Re: your questions, I was with Interac and had friends on JET.
1. From what I know housing for JET is mandatory. If you’re on JET, you need to live in their provided housing (my friend said she wasn’t allowed to move out of her JET allocated flat). Housing with Interac is optional. You should take it for when you first get there and don’t need to hunt for accommodation as well as move internationally, but after settling in you can decide to move out any time (finances permitting).
2. Either you both apply for JET/ the same companies and tell them at the interview stage that you also have a spouse applying, or one of you needs to be placed first. Here’s where one of you going on Interac and one on JET might actually help, because JET has a specific start date (August) whereas Interac hires all year round (technically) with a lot of people starting in March, as the school year begins in April. When one of you is placed, the other can then request to be geographically close to the other.
3. JETs cannot change location, and when you’re assigned your school(s), your choices are either to stay at the school(s) or quit JET (but maybe circumstances like moving closer to your spouse would be an exemption, you’d have to ask). With private dispatch, you can move usually after your first year contract is up. You ask for a transfer to a general geographical area and they can usually hook you up with something, although it’s not guaranteed. Changing jobs to be closer to your spouse is fine, because you have a valid reason to leave for another role.
4. I think it’s both legal and practical. Legally, you need a guarantor to live somewhere as a foreigner in Japan. I assume that Interac will only be *your* guarantor, not your spouse’s. Practically, the single room they find you will probably be too cramped for 2 people.
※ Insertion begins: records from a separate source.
--- src/rtl/huff_pkg.sv ---
// Shared types and sizes for the bit-serial JPEG Huffman symbol decoder.
package huff_pkg;

    localparam int unsigned T1_DEPTH     = 16;
    localparam int unsigned T2_DEPTH     = 54;
    localparam int unsigned MAX_CODE_LEN = 8;
    localparam int unsigned MAX_SIZE     = 11;
    localparam int unsigned COEF_W       = 12;
    localparam int unsigned T1_AW        = 4;
    localparam int unsigned T2_AW        = 6;
    localparam int unsigned LEN_W        = 4;
    localparam int unsigned IDX_W        = 6;
    localparam int unsigned MAG_W        = 11;
    localparam int unsigned SIZE_W       = 4;
    localparam int unsigned RUN_W        = 2;

    typedef enum logic [1:0] {
        CODE = 2'd0,
        MAG  = 2'd1,
        ERR  = 2'd2
    } state_t;

    typedef struct packed {
        logic [8:0] maxcode;
        logic [5:0] base;
    } t1_entry_t;

    typedef struct packed {
        logic [SIZE_W-1:0] size;
        logic [RUN_W-1:0]  run;
    } t2_entry_t;

    typedef struct packed {
        logic [RUN_W-1:0]  run;
        logic [SIZE_W-1:0] size;
        logic [COEF_W-1:0] coeff;
        logic [IDX_W-1:0]  idx;
        logic              dc;
    } sym_rec_t;

    // JPEG magnitude category decode: a leading 0 marks a negative value.
    function automatic logic [COEF_W-1:0] mag_to_coeff(input logic [MAG_W-1:0] mag,
                                                       input logic [SIZE_W-1:0] size);
        logic [COEF_W-1:0] m;
        m = COEF_W'(mag);
        if (size == '0)
            return '0;
        else if (mag[SIZE_W'(size - SIZE_W'(1))])
            return m;
        else
            return m - ((COEF_W'(1) << size) - COEF_W'(1));
    endfunction

endpackage

--- src/rtl/huff_symbol_decoder_if.sv ---
// Bitstream, table-load and symbol-record signals of the Huffman decoder.
interface huff_symbol_decoder_if;
    import huff_pkg::*;

    logic                bitstream_s1;
    logic                bit_valid_s1;
    logic                rw1_en_s1;
    logic [T1_AW-1:0]    t1_addr_s1;
    logic [8:0]          maxcode_v1;
    logic [5:0]          base_v1;
    logic                rw2_en_s1;
    logic [T2_AW-1:0]    t2_addr_s1;
    logic [SIZE_W-1:0]   coeff_size_v1;
    logic [RUN_W-1:0]    run_length_v1;

    logic                sym_valid_s1;
    logic                sym_dc_s1;
    logic [RUN_W-1:0]    sym_run_s1;
    logic [SIZE_W-1:0]   sym_size_s1;
    logic [COEF_W-1:0]   sym_coeff_s1;
    logic [IDX_W-1:0]    coeff_idx_s1;
    logic                block_done_s1;
    logic                code_err_s1;

    modport master (
        output bitstream_s1, bit_valid_s1, rw1_en_s1, t1_addr_s1, maxcode_v1, base_v1,
               rw2_en_s1, t2_addr_s1, coeff_size_v1, run_length_v1,
        input  sym_valid_s1, sym_dc_s1, sym_run_s1, sym_size_s1, sym_coeff_s1,
               coeff_idx_s1, block_done_s1, code_err_s1
    );

    modport slave (
        input  bitstream_s1, bit_valid_s1, rw1_en_s1, t1_addr_s1, maxcode_v1, base_v1,
               rw2_en_s1, t2_addr_s1, coeff_size_v1, run_length_v1,
        output sym_valid_s1, sym_dc_s1, sym_run_s1, sym_size_s1, sym_coeff_s1,
               coeff_idx_s1, block_done_s1, code_err_s1
    );

endinterface

--- src/rtl/huff_tables.sv ---
// Huffman lookup tables: maxcode/base (T1) and size/run (T2); unreset, async read.
module huff_tables
    import huff_pkg::*;
(
    input  logic             i_clk,
    input  logic             i_t1_we,
    input  logic [T1_AW-1:0] i_t1_waddr,
    input  t1_entry_t        i_t1_wdata,
    input  logic [T1_AW-1:0] i_t1_raddr,
    output t1_entry_t        o_t1_rdata_c,
    input  logic             i_t2_we,
    input  logic [T2_AW-1:0] i_t2_waddr,
    input  t2_entry_t        i_t2_wdata,
    input  logic [T2_AW-1:0] i_t2_raddr,
    output t2_entry_t        o_t2_rdata_c
);

    t1_entry_t r_t1 [T1_DEPTH];
    t2_entry_t r_t2 [T2_DEPTH];

    always_ff @(posedge i_clk) begin
        if (i_t1_we)
            r_t1[i_t1_waddr] <= i_t1_wdata;
        if (i_t2_we && (i_t2_waddr < T2_AW'(T2_DEPTH)))
            r_t2[i_t2_waddr] <= i_t2_wdata;
    end

    assign o_t1_rdata_c = r_t1[i_t1_raddr];
    // Out-of-range T2 reads return zero; the decoder flags them as errors anyway.
    assign o_t2_rdata_c = (i_t2_raddr < T2_AW'(T2_DEPTH)) ? r_t2[i_t2_raddr] : '0;

endmodule

--- src/rtl/huff_symbol_decoder.sv ---
// Bit-serial canonical Huffman decoder producing one coefficient record per symbol.
module huff_symbol_decoder
    import huff_pkg::*;
(
    input  logic                  phi1,
    input  logic                  reset_s1,
    huff_symbol_decoder_if.slave  io_bus
);

    state_t                  r_state, w_state_nxt;
    logic                    r_dc, w_dc_nxt;
    logic [MAX_CODE_LEN-2:0] r_code, w_code_nxt;
    logic [LEN_W-1:0]        r_len, w_len_nxt;
    logic [MAG_W-2:0]        r_mag, w_mag_nxt;
    logic [SIZE_W-1:0]       r_cnt, w_cnt_nxt;
    logic [RUN_W-1:0]        r_run_l, w_run_l_nxt;
    logic [SIZE_W-1:0]       r_size_l, w_size_l_nxt;
    logic [IDX_W-1:0]        r_idx, w_idx_nxt;
    sym_rec_t                r_rec, w_rec_nxt;
    logic                    r_valid, w_valid_nxt;
    logic                    r_done, w_done_nxt;
    logic                    r_err, w_err_nxt;

    logic [MAX_CODE_LEN-1:0] w_code_n;
    logic [LEN_W-1:0]        w_len_n;
    logic [MAG_W-1:0]        w_mag_n;
    logic [SIZE_W-1:0]       w_cnt_n;
    logic [T2_AW-1:0]        w_t2_raddr;
    t1_entry_t               w_t1;
    t2_entry_t               w_t2;
    logic                    w_match;
    logic                    w_emit, w_fail;
    logic [RUN_W-1:0]        w_e_run;
    logic [SIZE_W-1:0]       w_e_size;
    logic [COEF_W-1:0]       w_e_coeff;
    logic [IDX_W:0]          w_idx_sum;

    huff_tables u_tables (
        .i_clk        (phi1),
        .i_t1_we      (io_bus.rw1_en_s1),
        .i_t1_waddr   (io_bus.t1_addr_s1),
        .i_t1_wdata   ({io_bus.maxcode_v1, io_bus.base_v1}),
        .i_t1_raddr   ({r_dc, r_len[2:0]}),
        .o_t1_rdata_c (w_t1),
        .i_t2_we      (io_bus.rw2_en_s1),
        .i_t2_waddr   (io_bus.t2_addr_s1),
        .i_t2_wdata   ({io_bus.coeff_size_v1, io_bus.run_length_v1}),
        .i_t2_raddr   (w_t2_raddr),
        .o_t2_rdata_c (w_t2)
    );

    assign w_code_n   = {r_code, io_bus.bitstream_s1};
    assign w_len_n    = r_len + LEN_W'(1);
    assign w_mag_n    = {r_mag, io_bus.bitstream_s1};
    assign w_cnt_n    = r_cnt + SIZE_W'(1);
    assign w_t2_raddr = w_t1.base + w_code_n[T2_AW-1:0];
    assign w_match    = !w_t1.maxcode[8] && (w_code_n <= w_t1.maxcode[7:0]);

    always_ff @(posedge phi1 or posedge reset_s1) begin
        if (reset_s1) begin
            r_state  <= CODE;
            r_dc     <= 1'b1;
            r_code   <= '0;
            r_len    <= '0;
            r_mag    <= '0;
            r_cnt    <= '0;
            r_run_l  <= '0;
            r_size_l <= '0;
            r_idx    <= '0;
            r_rec    <= '0;
            r_valid  <= 1'b0;
            r_done   <= 1'b0;
            r_err    <= 1'b0;
        end else begin
            r_state  <= w_state_nxt;
            r_dc     <= w_dc_nxt;
            r_code   <= w_code_nxt;
            r_len    <= w_len_nxt;
            r_mag    <= w_mag_nxt;
            r_cnt    <= w_cnt_nxt;
            r_run_l  <= w_run_l_nxt;
            r_size_l <= w_size_l_nxt;
            r_idx    <= w_idx_nxt;
            r_rec    <= w_rec_nxt;
            r_valid  <= w_valid_nxt;
            r_done   <= w_done_nxt;
            r_err    <= w_err_nxt;
        end
    end

    always_comb begin
        w_state_nxt  = r_state;
        w_dc_nxt     = r_dc;
        w_code_nxt   = r_code;
        w_len_nxt    = r_len;
        w_mag_nxt    = r_mag;
        w_cnt_nxt    = r_cnt;
        w_run_l_nxt  = r_run_l;
        w_size_l_nxt = r_size_l;
        w_idx_nxt    = r_idx;
        w_rec_nxt    = r_rec;
        w_valid_nxt  = 1'b0;
        w_done_nxt   = 1'b0;
        w_err_nxt    = r_err;
        w_emit       = 1'b0;
        w_fail       = 1'b0;
        w_e_run      = '0;
        w_e_size     = '0;
        w_e_coeff    = '0;
        w_idx_sum    = '0;

        case (r_state)
            CODE: begin
                if (io_bus.bit_valid_s1) begin
                    if (w_match) begin
                        if ((w_t2_raddr >= T2_AW'(T2_DEPTH)) || (w_t2.size > SIZE_W'(MAX_SIZE))) begin
                            w_fail = 1'b1;
                        end else if (w_t2.size == '0) begin
                            w_emit  = 1'b1;
                            w_e_run = w_t2.run;
                        end else begin
                            w_run_l_nxt  = w_t2.run;
                            w_size_l_nxt = w_t2.size;
                            w_mag_nxt    = '0;
                            w_cnt_nxt    = '0;
                            w_code_nxt   = '0;
                            w_len_nxt    = '0;
                            w_state_nxt  = MAG;
                        end
                    end else if (w_len_n == LEN_W'(MAX_CODE_LEN)) begin
                        w_fail = 1'b1;
                    end else begin
                        w_code_nxt = w_code_n[MAX_CODE_LEN-2:0];
                        w_len_nxt  = w_len_n;
                    end
                end
            end
            MAG: begin
                if (io_bus.bit_valid_s1) begin
                    w_mag_nxt = w_mag_n[MAG_W-2:0];
                    w_cnt_nxt = w_cnt_n;
                    if (w_cnt_n == r_size_l) begin
                        w_emit    = 1'b1;
                        w_e_run   = r_run_l;
                        w_e_size  = r_size_l;
                        w_e_coeff = mag_to_coeff(w_mag_n, r_size_l);
                    end
                end
            end
            default: ;
        endcase

        // Record formation and zig-zag index bookkeeping.
        if (w_emit) begin
            w_state_nxt   = CODE;
            w_code_nxt    = '0;
            w_len_nxt     = '0;
            w_mag_nxt     = '0;
            w_cnt_nxt     = '0;
            w_valid_nxt   = 1'b1;
            w_rec_nxt.run   = w_e_run;
            w_rec_nxt.size  = w_e_size;
            w_rec_nxt.coeff = w_e_coeff;
            w_rec_nxt.dc    = r_dc;
            if (r_dc) begin
                w_idx_nxt     = '0;
                w_rec_nxt.idx = '0;
                w_dc_nxt      = 1'b0;
            end else if ((w_e_run == '0) && (w_e_size == '0)) begin
                w_rec_nxt.idx = r_idx;
                w_done_nxt    = 1'b1;
                w_dc_nxt      = 1'b1;
            end else begin
                w_idx_sum = (IDX_W+1)'(r_idx) + (IDX_W+1)'(w_e_run) + (IDX_W+1)'(1);
                if (w_idx_sum > (IDX_W+1)'(63)) begin
                    w_fail = 1'b1;
                end else begin
                    w_idx_nxt     = w_idx_sum[IDX_W-1:0];
                    w_rec_nxt.idx = w_idx_sum[IDX_W-1:0];
                    if (w_idx_sum == (IDX_W+1)'(63)) begin
                        w_done_nxt = 1'b1;
                        w_dc_nxt   = 1'b1;
                    end
                end
            end
        end

        if (w_fail) begin
            w_state_nxt = ERR;
            w_err_nxt   = 1'b1;
            w_valid_nxt = 1'b0;
            w_done_nxt  = 1'b0;
            w_rec_nxt   = r_rec;
        end
    end

    assign io_bus.sym_valid_s1  = r_valid;
    assign io_bus.sym_dc_s1     = r_rec.dc;
    assign io_bus.sym_run_s1    = r_rec.run;
    assign io_bus.sym_size_s1   = r_rec.size;
    assign io_bus.sym_coeff_s1  = r_rec.coeff;
    assign io_bus.coeff_idx_s1  = r_rec.idx;
    assign io_bus.block_done_s1 = r_done;
    assign io_bus.code_err_s1   = r_err;

endmodule

--- src/flat_wrapper.sv ---
// flat-port wrapper written by rule: the top's interface ports become plain ports
module huff_symbol_decoder_flat import huff_pkg::*;
  (phi1, reset_s1, io_bus_bitstream_s1, io_bus_bit_valid_s1, io_bus_rw1_en_s1, io_bus_t1_addr_s1, io_bus_maxcode_v1, io_bus_base_v1, io_bus_rw2_en_s1, io_bus_t2_addr_s1, io_bus_coeff_size_v1, io_bus_run_length_v1, io_bus_sym_valid_s1, io_bus_sym_dc_s1, io_bus_sym_run_s1, io_bus_sym_size_s1, io_bus_sym_coeff_s1, io_bus_coeff_idx_s1, io_bus_block_done_s1, io_bus_code_err_s1);
  huff_symbol_decoder_if io_bus_i ();
  input  logic phi1;
  input  logic reset_s1;
  input wire logic [$bits(io_bus_i.bitstream_s1)-1:0] io_bus_bitstream_s1;
  input wire logic [$bits(io_bus_i.bit_valid_s1)-1:0] io_bus_bit_valid_s1;
  input wire logic [$bits(io_bus_i.rw1_en_s1)-1:0] io_bus_rw1_en_s1;
  input wire logic [$bits(io_bus_i.t1_addr_s1)-1:0] io_bus_t1_addr_s1;
  input wire logic [$bits(io_bus_i.maxcode_v1)-1:0] io_bus_maxcode_v1;
  input wire logic [$bits(io_bus_i.base_v1)-1:0] io_bus_base_v1;
  input wire logic [$bits(io_bus_i.rw2_en_s1)-1:0] io_bus_rw2_en_s1;
  input wire logic [$bits(io_bus_i.t2_addr_s1)-1:0] io_bus_t2_addr_s1;
  input wire logic [$bits(io_bus_i.coeff_size_v1)-1:0] io_bus_coeff_size_v1;
  input wire logic [$bits(io_bus_i.run_length_v1)-1:0] io_bus_run_length_v1;
  output wire logic [$bits(io_bus_i.sym_valid_s1)-1:0] io_bus_sym_valid_s1;
  output wire logic [$bits(io_bus_i.sym_dc_s1)-1:0] io_bus_sym_dc_s1;
  output wire logic [$bits(io_bus_i.sym_run_s1)-1:0] io_bus_sym_run_s1;
  output wire logic [$bits(io_bus_i.sym_size_s1)-1:0] io_bus_sym_size_s1;
  output wire logic [$bits(io_bus_i.sym_coeff_s1)-1:0] io_bus_sym_coeff_s1;
  output wire logic [$bits(io_bus_i.coeff_idx_s1)-1:0] io_bus_coeff_idx_s1;
  output wire logic [$bits(io_bus_i.block_done_s1)-1:0] io_bus_block_done_s1;
  output wire logic [$bits(io_bus_i.code_err_s1)-1:0] io_bus_code_err_s1;
  assign io_bus_i.bitstream_s1 = io_bus_bitstream_s1;
  assign io_bus_i.bit_valid_s1 = io_bus_bit_valid_s1;
  assign io_bus_i.rw1_en_s1 = io_bus_rw1_en_s1;
  assign io_bus_i.t1_addr_s1 = io_bus_t1_addr_s1;
  assign io_bus_i.maxcode_v1 = io_bus_maxcode_v1;
  assign io_bus_i.base_v1 = io_bus_base_v1;
  assign io_bus_i.rw2_en_s1 = io_bus_rw2_en_s1;
  assign io_bus_i.t2_addr_s1 = io_bus_t2_addr_s1;
  assign io_bus_i.coeff_size_v1 = io_bus_coeff_size_v1;
  assign io_bus_i.run_length_v1 = io_bus_run_length_v1;
  assign io_bus_sym_valid_s1 = io_bus_i.sym_valid_s1;
  assign io_bus_sym_dc_s1 = io_bus_i.sym_dc_s1;
  assign io_bus_sym_run_s1 = io_bus_i.sym_run_s1;
  assign io_bus_sym_size_s1 = io_bus_i.sym_size_s1;
  assign io_bus_sym_coeff_s1 = io_bus_i.sym_coeff_s1;
  assign io_bus_coeff_idx_s1 = io_bus_i.coeff_idx_s1;
  assign io_bus_block_done_s1 = io_bus_i.block_done_s1;
  assign io_bus_code_err_s1 = io_bus_i.code_err_s1;
  huff_symbol_decoder u_core (.phi1(phi1), .reset_s1(reset_s1), .io_bus(io_bus_i));
endmodule
--- config.mk ---
export PLATFORM = sky130hd
export DESIGN_NAME = huff_symbol_decoder_flat
export DESIGN_NICKNAME = d
export VERILOG_FILES = /design/src/rtl/huff_pkg.sv /design/src/rtl/huff_symbol_decoder_if.sv /design/src/rtl/huff_tables.sv /design/src/rtl/huff_symbol_decoder.sv /design/src/flat_wrapper.sv
export SDC_FILE = /design/constraint.sdc
export NUM_CORES = 1
export LEC_CHECK = 0
export BUFFER_PORTS_ARGS = -buffer_cell sky130_fd_sc_hd__clkbuf_2
export CAP_MARGIN = 20
export CORE_MARGIN = 2
export CORE_UTILIZATION = 59
export DETAILED_ROUTE_END_ITERATION = 8
export PLACE_DENSITY = 0.75
export SETUP_SLACK_MARGIN = 0.5
export SLEW_MARGIN = 5
export SYNTH_ARGS = -nofsm -noshare
export SYNTH_HDL_FRONTEND = slang
export SYNTH_SLANG_ARGS = --single-unit
--- constraint.sdc ---
create_clock -name phi1 -period 21.4 [get_ports phi1]
set_input_delay 2.14 -clock phi1 [delete_from_list [all_inputs] [get_ports phi1]]
set_output_delay 2.14 -clock phi1 [all_outputs]
set_load 0.03 [all_outputs]
## Word-level counts from Yosys, hierarchy flattened

Memories as Yosys holds them, arrays and structs flattened.
Cells that the tools add are included.

| storage, ports and cells | value |
|---|---|
| bits in registers | 68 |
| RAM bits | 564 |
| bits of input ports | 37 |
| output and inout port bits | 28 |
| word-level logic and storage cells | 162 |
| memories kept | 2 |

Memories:

| name | depth | width | rd ports | clocked after Yosys merged registers in | wr ports | line | RTL |
|---|---|---|---|---|---|---|---|
| u_core.u_tables.r_t2 | 54 | 6 | 1 | 0 | 1 | huff_tables.sv:19 | `t2_entry_t r_t2 [T2_DEPTH];` |
| u_core.u_tables.r_t1 | 16 | 15 | 1 | 0 | 1 | huff_tables.sv:18 | `t1_entry_t r_t1 [T1_DEPTH];` |

| operators by class | value |
|---|---|
| $add $sub $neg | 8 |
| $lt $le $gt $ge | 7 |
| eq/ne operators | 17 |
| shift-type cells | 1 |
| muxes and demuxes | 84 |
| bitwise logic cells | 3 |
| reduce and logical (&&, ||, !) cells | 23 |

Operators by type and width:

| cell | count |
|---|---|
| 2-to-1 mux 10 bit | 6 |
| 2-to-1 mux 12 bit | 5 |
| 2-to-1 mux 4 bit | 14 |
| 2-to-1 mux 7 bit | 7 |
| 2-to-1 mux 6 bit | 6 |
| 2-to-1 mux 1 bit | 28 |
| 2-to-1 mux 2 bit | 13 |
| one-hot mux 10 bit (2 select lines) | 1 |
| inequality test 3 x 1 -> 1 bit (second input constant) | 5 |
| AND reduction 5 bit | 3 |
| zero test 4 bit | 3 |
| < comparator 6 bit (second input constant) | 2 |
| inequality test 3 x 2 -> 1 bit (second input constant) | 4 |
| nonzero test 3 bit | 4 |
| << shifter 1 x 4 -> 12 bit (first input constant) | 1 |
| subtractor 11 x 12 -> 12 bit | 1 |
| subtractor 12 x 1 -> 12 bit (second input constant) | 1 |
| adder 4 x 1 -> 4 bit (second input constant) | 2 |
| <= comparator 8 bit | 1 |
| one-hot mux 4 bit (2 select lines) | 1 |
| adder 6 x 2 -> 7 bit | 1 |
| adder 7 x 1 -> 7 bit (second input constant) | 1 |
| == test 7 x 6 -> 1 bit (second input constant) | 1 |
| > comparator 7 x 6 -> 1 bit (second input constant) | 1 |
| other kinds (22) | 31 |

## Logic depth before layout (Yosys ltp)

Gate-level depths: netlist of the first run.
An unclocked memory read counts as a cell.

| logic depth | value |
|---|---|
| depth after elaboration | 19 |
| mapped depth | 27 |
| gate-level depth less buffers | 22 |

## By module

From an unflattened synthesis of the first run, not the netlist that was laid out.

| second synthesis, totals | value |
|---|---|
| cell total of the unflattened synthesis | 1523 |
| area, all modules | 26829.5 sq um |

Modules (own cells, without submodules):

| module | times used | cells an instance | area an instance (sq um) | sequential area each (sq um) |
|---|---|---|---|---|
| huff_tables | 1 | 1030 | 22086.2 | 16936.2 |
| huff_symbol_decoder | 1 | 493 | 4743.3 | 1702.9 |

## Least setup slack after synthesis of the first run

Ideal clock, no wire load.

| timing | value |
|---|---|
| path type | flip-flop to flip-flop |
| from | register u_core.r_len[0] |
| to | register u_core.r_rec (netlist bit u_core.io_bus.sym_coeff_s1[0]) |
| setup time | 0.125 ns |
| arrival | 7.365 ns |
| required time | 21.275 ns |
| slack | 13.910 ns |
| cell stages (with the launch flop) | 26 |
| path buffers | 7 |
| clock period less this slack | 7.490 ns |
| cell sequence | dfrtp_1 buf_4 buf_1 buf_1 mux4_2 mux4_2 ha_1 inv_1 fa_1 nand2b_1 a21oi_1 xnor2_1 clkbuf_1 mux2i_4 nand2_2 o31ai_2 a32oi_1 ha_1 fa_1 nand3b_1 or3_1 clkbuf_1 o21a_1 buf_6 buf_8 mux2_4 |

| on the way | value |
|---|---|
| word-level cells in the longest chain between the ends | 19 |
| elaborated cells between the ends (all ways) | 40 |
| classes of those cells | add/sub (4); order compare (5); eq/ne (1); mux (20); bitwise (1); reduce/logical (7); memory (2) |

Ends and longest elaborated chain:

| item | line | RTL |
|---|---|---|
| from (decl) | huff_symbol_decoder.sv:13 | `logic [LEN_W-1:0] r_len, w_len_nxt;` |
| from (signal assigned) | huff_symbol_decoder.sv:78 | `r_len <= w_len_nxt;` |
| memory (16 x 15 bit) | n/a |  |
| adder 6 bit | huff_symbol_decoder.sv:56 | `assign w_t2_raddr = w_t1.base + w_code_n[T2_AW-1:0];` |
| memory (54 x 6 bit) / < comparator 6 bit (equally long branches) | n/a |  |
| 2-to-1 mux 6 bit | huff_tables.sv:30 | `assign o_t2_rdata_c = (i_t2_raddr < T2_AW'(T2_DEPTH)) ? r_t2[i_t2_raddr] : '0;` |
| > comparator 4 bit / zero test 4 bit (equally long branches) | huff_symbol_decoder.sv:116, huff_symbol_decoder.sv:118 |  |
| logical OR 1 bit / 2-to-1 mux 2 bit (equally long branches) | huff_symbol_decoder.sv:116, huff_symbol_decoder.sv:118 |  |
| 2-to-1 mux 2 bit | huff_symbol_decoder.sv:116 | `if ((w_t2_raddr >= T2_AW'(T2_DEPTH)) \|\| (w_t2.size > SIZE_W'(MAX_SIZE))) begin` |
| 2-to-1 mux 2 bit | huff_symbol_decoder.sv:115 | `if (w_match) begin` |
| [3 not listed] | n/a |  |
| adder 7 x 1 -> 7 bit | huff_symbol_decoder.sv:174 | `w_idx_sum = (IDX_W+1)'(r_idx) + (IDX_W+1)'(w_e_run) + (IDX_W+1)'(1);` |
| > comparator 7 x 6 -> 1 bit | huff_symbol_decoder.sv:175 | `if (w_idx_sum > (IDX_W+1)'(63)) begin` |
| 2-to-1 mux 1 bit | huff_symbol_decoder.sv:175 |  |
| 2-to-1 mux 1 bit | huff_symbol_decoder.sv:169 | `end else if ((w_e_run == '0) && (w_e_size == '0)) begin` |
| 2-to-1 mux 1 bit | huff_symbol_decoder.sv:165 | `if (r_dc) begin` |
| 2-to-1 mux 1 bit | huff_symbol_decoder.sv:154 | `if (w_emit) begin` |
| NOT 1 bit (no source line) | n/a |  |
| AND reduction 2 bit (no source line) * | n/a |  |
| to (signal assigned) | huff_symbol_decoder.sv:84 | `r_rec <= w_rec_nxt;` |
| to (decl) | huff_symbol_decoder.sv:19 | `sym_rec_t r_rec, w_rec_nxt;` |

Mark *: on every way between the ends. The rest lies on a longest branch, timed or not.
A chain may end at the register's enable or synchronous reset.

## Worst setup path after layout of the first run

| timing | value |
|---|---|
| from | register u_core.r_len[1] |
| to | register u_core.r_rec (netlist bit u_core.io_bus.sym_coeff_s1[11]) |

Same word-level chain as after synthesis.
JET has more red tape but it pays better and has better benefits. Best case scenario: if you apply to JET together and both get accepted, then they can place you close together. Worst case scenario: one of you goes with dispatch for a year, do long distance within the same country, and then ask your dispatch to move you closer to your spouse after your year is up.
Best bet it wait until one of you secures a job first. Find the location and then the other can target schools in that area. If you are in a big city like Tokyo or Osaka it will be much easier
One thing you should consider is how difficult it is for non-Japanese to get housing in Japan, particularly when you don’t speak Japanese or have a Japanese person to act as your guarantor. There is a lot of discrimination in the housing market, and on top of that, it’s very expensive to move into a new place. You generally have to pay 3-4 month’s rent, and sometimes more.
There are shared accommodation complexes run by companies that target foreigners. The rent is cheaper and they don’t charge much to move in, but these are usually not very pleasant places to live.
This is why companies often provide housing: they know it’s hard to get an apartment, so they take advantage of that situation by making you pay THEM for it, while in the process overcharging for their own profit. Just so you know.
If, however, you have a good bit of money saved, there are plenty of options. One of these is UR housing, which is run by the government and doesn’t require a guarantor or high move-in fees. They are not allowed to discriminate, so as long as you have a Japanese speaking person help you with the paperwork, it’s not a problem if you can’t speak Japanese.
In addition, there are guarantor companies you can pay to act as your guarantor. But this option raises costs.
Generally speaking, you either need good Japanese skills or plenty of money if you want get your own apartment.